**Dataset records**:
------------
$ cat flow/config.mk
export PLATFORM = sky130hd
export DESIGN_NAME = axi_module_all
export DESIGN_NICKNAME = axi_module_all
export VERILOG_FILES = /design/flow/design.v
export SDC_FILE = /design/flow/constraint.sdc
export NUM_CORES = 4
export LEC_CHECK = 1
export CORE_AREA = 10 10 104 104
export DIE_AREA = 0 0 114 114
$ cat flow/constraint.sdc
current_design axi_module_all

set clk_period 2.0
set clk_io_pct 0.2

create_clock -name clk0 -period $clk_period [get_ports {aclk_i}]

set non_clock_inputs [all_inputs -no_clocks]
set_input_delay [expr $clk_period * $clk_io_pct] -clock clk0 $non_clock_inputs
set_output_delay [expr $clk_period * $clk_io_pct] -clock clk0 [all_outputs]
$ cat flow/design.v
`timescale  1ns/1ps
module axi_module_all #(
    parameter DWIDTH = 8
)
(
    input                   aclk_i,
    input                   areset_i,
    input                   ready_i,
    output                  valid_o,
    output [DWIDTH-1:0]     data_o,
    output                  ready_o,
    input                   valid_i,
    input  [DWIDTH-1:0]     data_i   
);
reg [DWIDTH-1:0]    expansion_data_reg;
reg                 expansion_valid_reg;
reg                 ready_i_reg;
reg [DWIDTH-1:0]    data_reg;
reg                 valid_reg;
reg [DWIDTH-1:0]    data_i_reg;
reg                 valid_i_reg;
assign  ready_o = ~expansion_valid_reg;
assign  data_o  = expansion_valid_reg ? expansion_data_reg : data_reg;
assign  valid_o = expansion_valid_reg | valid_reg;
always @(posedge aclk_i) begin
    if(ready_o) begin
        data_i_reg  <= data_i + 1'b1;
        valid_i_reg <= valid_i;
    end
    else begin
        data_i_reg  <= data_i_reg;
        valid_i_reg <= valid_i_reg;
    end
end
always @(posedge aclk_i) begin
    if(areset_i) begin
        data_reg            <= 'd0;
        valid_reg           <= 'd0;
        expansion_data_reg  <= 'd0;
        expansion_valid_reg <= 'd0;
    end
    else begin
        if(ready_o) begin
            data_reg    <= data_i_reg + 1'b1;
            valid_reg   <= valid_i_reg;
            if(~ready_i) begin
                expansion_data_reg  <= data_reg;
                expansion_valid_reg <= valid_reg;
            end
        end
        if(ready_i)
            expansion_valid_reg <= 'd0;
    end
end
endmodule
$ cat flow/run.sh
#!/bin/bash
# OpenROAD 26Q1-2900-gdf79404cd8, Yosys 0.63+post, stock flow scripts
make -C /OpenROAD-flow-scripts/flow DESIGN_CONFIG=/design/flow/config.mk WORK_HOME=/design/flow/orfs finish
==> summary.txt <==
Observations from the implementation run.

Outcome:
- The run finished with clean final reports.

Final layout:
- The run puts the final design area excluding fillers at 1670 um^2.
- The run puts the proportion of layout cells with a drive suffix above 1 at 15.4%.
- The run gives the final core utilization as around a fifth.
- The run puts the final instance count without filler cells at 257.
- The run gives the area added between synthesis and finish as 38.0%.

Timing:
- The run gives the worst hold slack after final layout as 460 ps.
- The run puts the final setup slack of the worst path at 68.1 ps.
- The run puts the post-route clock period utilization at 96.6%.
- The run gives the clock period minus worst slack as 1930 ps.
- Setup repair after global routing left no endpoint under its margin.
- For the final routed database, the setup TNS stands at 0 ps.
- Pins over their slew limit in the final report were tallied at 0.
- The final hold violation count recorded for this run is 0.
- The transition time recorded at the tightest slew-check pin is just under 500 ps.
- The flow reports an fmax of 518 MHz.
- For the final database, setup skew stands at 8.14 ps.
- The run puts the number of setup violations in the final report at 0.
- The run puts the worst slew margin relative to its limit at 67.8%.

Pwr:
- The clock network accounts for 26.8% of the total power.
- The design draws 1.13 mW.
- Power spread over the standard cell area amounts to 676 nW/um^2.
- The run gives the net switching power as 0.264 mW.
- Across the VDD grid, the largest voltage drop is around 0.27 mV.
- The run puts the leakage power at 0.593 nW.
- The run puts the sequential cell fraction of total power at 56.9%.
- The power report lists cell-internal power as 0.866 mW.
- Combinational cells account for 16.3% of the total power.
- Of the total power, the share spent switching nets is 23.3%.

GRT:
- The run gives the maximum number of pins on one net before global-route repair as 20.
- The run gives the global-route congestion overflow total as 0.
- The run puts the total track usage at under 10%.
- The via count of the first global-routing pass came to 870.
- The run gives the global-route wire length before repair as 4140 um.
- The run puts the number of antenna violations at the first check in global routing at 0.

Critical path:
- The worst setup path is captured at a primary output.
- The run gives the critical path class as flop to primary output.
- Looking at the critical path, the highest net fanout was 13.
- The worst setup path is launched from a flop.
- The required time at the worst endpoint is listed as 1600 ps.
- The run puts the worst endpoint data arrival time at 1530 ps.

Hold path:
- Note that the worst hold path type here is flop to flop.

Detailed routing:
- The run puts the final antenna-violating net count at 0.
- Dividing the detail-routed wire length by the instance count gives roughly 9.8 um.
- The final route contains about 920 vias.
- The run puts the routed wire length at 2530 um.
- The run gives the number of iterations in the first detailed-routing pass as 4.
- Antenna repair during routing inserted a diode count of 0.
- The run gives the number of remaining DRC errors as 0.
- The run gives the routed via count divided by cell count as between 3 and 4.
- The run gives the first-iteration detailed-routing DRC count as 59.

Synthesis:
- The run gives the count of distinct cell types in the synthesized netlist as 28.
- The run gives the instance tally after logic synthesis as 123.
- The run gives the sequential share of the synthesized area as 52.1%.
- Warnings reported by Yosys during synthesis add up to 1.
- In this run, synthesis produced a sequential element count of 27.
- The area recorded from the Yosys report for this design is 1210 um^2.
- The synthesized design spends more area on one cell type than any other, namely sky130_fd_sc_hd__dfxtp_1.
- Each instance of the synthesized netlist takes up on average 9.85 um^2.
- Ranked by total cell area, the synthesized netlist is headed by sky130_fd_sc_hd__dfxtp_1 (30%), sky130_fd_sc_hd__edfxtp_1 (22%), sky130_fd_sc_hd__mux2_2 (6.5%).
- The run puts the total standard cell area after synthesis at between 1000 and 1500 um^2.
- Yosys reports that the leading cell type by area covers 29.8% of the netlist area.
- The run puts the number of cells in the yosys synthesis report at 123.

Clock tree:
- On the reported timing paths, the clock transition at the registers reads 90 ps.
- The run gives the number of sinks handled by clock tree synthesis as 27.
- Per the CTS log, the maximum H-tree level is 1.
- The run gives the clock latency on the worst-skew pair as 270 ps.
- TritonCTS created 3 clock buffers.
- TritonCTS built the clock tree.
- Clock tree synthesis selected as its root buffer the cell sky130_fd_sc_hd__clkbuf_8.
- The run puts the buffer levels on the longest clock path at 2.

Place:
- The run gives the half-perimeter wire length after placement as 1870 um.
- The count of buffers added on input and output ports is 21.
- The run puts the setup slack after placement at 205 ps.
- The run puts the post-placement cell count at 250.
- The congestion estimate from routability-driven global placement came to around 0.75.
- The run gives the post-placement cell area as approximately 1600 um^2.

Floorplan:
- The horizontal die dimension reported for this design is between 100 and 150 um.
- At the floorplan stage, the core utilization is reported as 14.0%.
- The floorplan has 34 rows.
- The run gives the number of top-level pins as 22.
- The run puts the chip footprint at approximately 13000 um^2.
- The run gives the core outline area as 8680 um^2.
- The die is about 110 um tall.

Flow run:
- The run puts the tally of OpenROAD warnings at 25.
- The run gives the max-capacitance violation count as 0.
-- logic make-up (layout without fill, tap and decap cells) --
| family | Yosys count | after routing | synth area share, % |
|---|---|---|---|
| compound gates | 29 | 29 | 13.4 |
| fa+ha+maj | 2 | 2 | 2.07 |
| flops | 27 | 27 | 52.1 |
| buf+inv | 10 | 36 | 3.41 |
| xor+xnor | 8 | 8 | 5.78 |
| mux | 9 | 9 | 8.16 |
| simple gates | 38 | 38 | 15.1 |
-- placed cells by master, fill, tap and decap left out --
cell type                          n
sky130_fd_sc_hd__clkdlybuf4s50_1  21
sky130_fd_sc_hd__dfxtp_1          17
sky130_fd_sc_hd__nand2_1          15
sky130_fd_sc_hd__o21ai_0          12
sky130_fd_sc_hd__a21oi_1          10
sky130_fd_sc_hd__edfxtp_1          9
sky130_fd_sc_hd__nor2_1            8
sky130_fd_sc_hd__mux2_2            7
sky130_fd_sc_hd__buf_4             6
sky130_fd_sc_hd__xnor2_1           4
sky130_fd_sc_hd__nand3_1           4
sky130_fd_sc_hd__xor2_1            4
sky130_fd_sc_hd__inv_1             3
sky130_fd_sc_hd__or3_1             3
sky130_fd_sc_hd__clkbuf_8          3
sky130_fd_sc_hd__nand4_1           2
sky130_fd_sc_hd__or2_2             2
sky130_fd_sc_hd__a31oi_1           2
sky130_fd_sc_hd__mux2i_1           2
sky130_fd_sc_hd__a311oi_1          2
sky130_fd_sc_hd__ha_1              2
sky130_fd_sc_hd__and4_1            1
sky130_fd_sc_hd__and3_1            1
sky130_fd_sc_hd__nor3b_1           1
sky130_fd_sc_hd__nand3_2           1
sky130_fd_sc_hd__o21bai_1          1
sky130_fd_sc_hd__a21o_1            1
sky130_fd_sc_hd__a211oi_1          1
sky130_fd_sc_hd__clkinv_2          1
sky130_fd_sc_hd__bufbuf_16         1
sky130_fd_sc_hd__dfxtp_2           1
sky130_fd_sc_hd__buf_12            1
-- repair_timing --
item	4_1_cts	5_1_grt
setup buffers	0	2
resized	1	0
hold buffers	0	0
endpoints found under the setup margin	6	6
cloned	1	0
-- layout make-up --
class                      instances  area [um^2]
inverter                           3         11.3
timing repair buffer              29          308
tap                              108          135
multi-input combinational         86          539
sequential                        27          632
clock buffer                       3         41.3
fill                             972         7010
clock inverter                     1         5.00
-- path summary, 6_finish.rpt --
| path | cells after the start | end | slack (ps) | start |
|---|---|---|---|---|
| max | 3 | data_o[3] | 70 | expansion_valid_reg |
| min | 2 | expansion_data_reg[6] | 460 | data_reg[6] |
| max reg2reg | 3 | data_reg[5] | 750 | data_i_reg[2] |
| min reg2reg | 2 | expansion_data_reg[6] | 460 | data_reg[6] |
------------
**What the task requires**:
The lines above from the one containing "- The run gives the net" through the one containing "- The run gives the routed" are to be set down exactly, and no others.

**Output for this exercise**:
- The run gives the net switching power as 0.264 mW.
- Across the VDD grid, the largest voltage drop is around 0.27 mV.
- The run puts the leakage power at 0.593 nW.
- The run puts the sequential cell fraction of total power at 56.9%.
- The power report lists cell-internal power as 0.866 mW.
- Combinational cells account for 16.3% of the total power.
- Of the total power, the share spent switching nets is 23.3%.

GRT:
- The run gives the maximum number of pins on one net before global-route repair as 20.
- The run gives the global-route congestion overflow total as 0.
- The run puts the total track usage at under 10%.
- The via count of the first global-routing pass came to 870.
- The run gives the global-route wire length before repair as 4140 um.
- The run puts the number of antenna violations at the first check in global routing at 0.

Critical path:
- The worst setup path is captured at a primary output.
- The run gives the critical path class as flop to primary output.
- Looking at the critical path, the highest net fanout was 13.
- The worst setup path is launched from a flop.
- The required time at the worst endpoint is listed as 1600 ps.
- The run puts the worst endpoint data arrival time at 1530 ps.

Hold path:
- Note that the worst hold path type here is flop to flop.

Detailed routing:
- The run puts the final antenna-violating net count at 0.
- Dividing the detail-routed wire length by the instance count gives roughly 9.8 um.
- The final route contains about 920 vias.
- The run puts the routed wire length at 2530 um.
- The run gives the number of iterations in the first detailed-routing pass as 4.
- Antenna repair during routing inserted a diode count of 0.
- The run gives the number of remaining DRC errors as 0.
- The run gives the routed via count divided by cell count as between 3 and 4.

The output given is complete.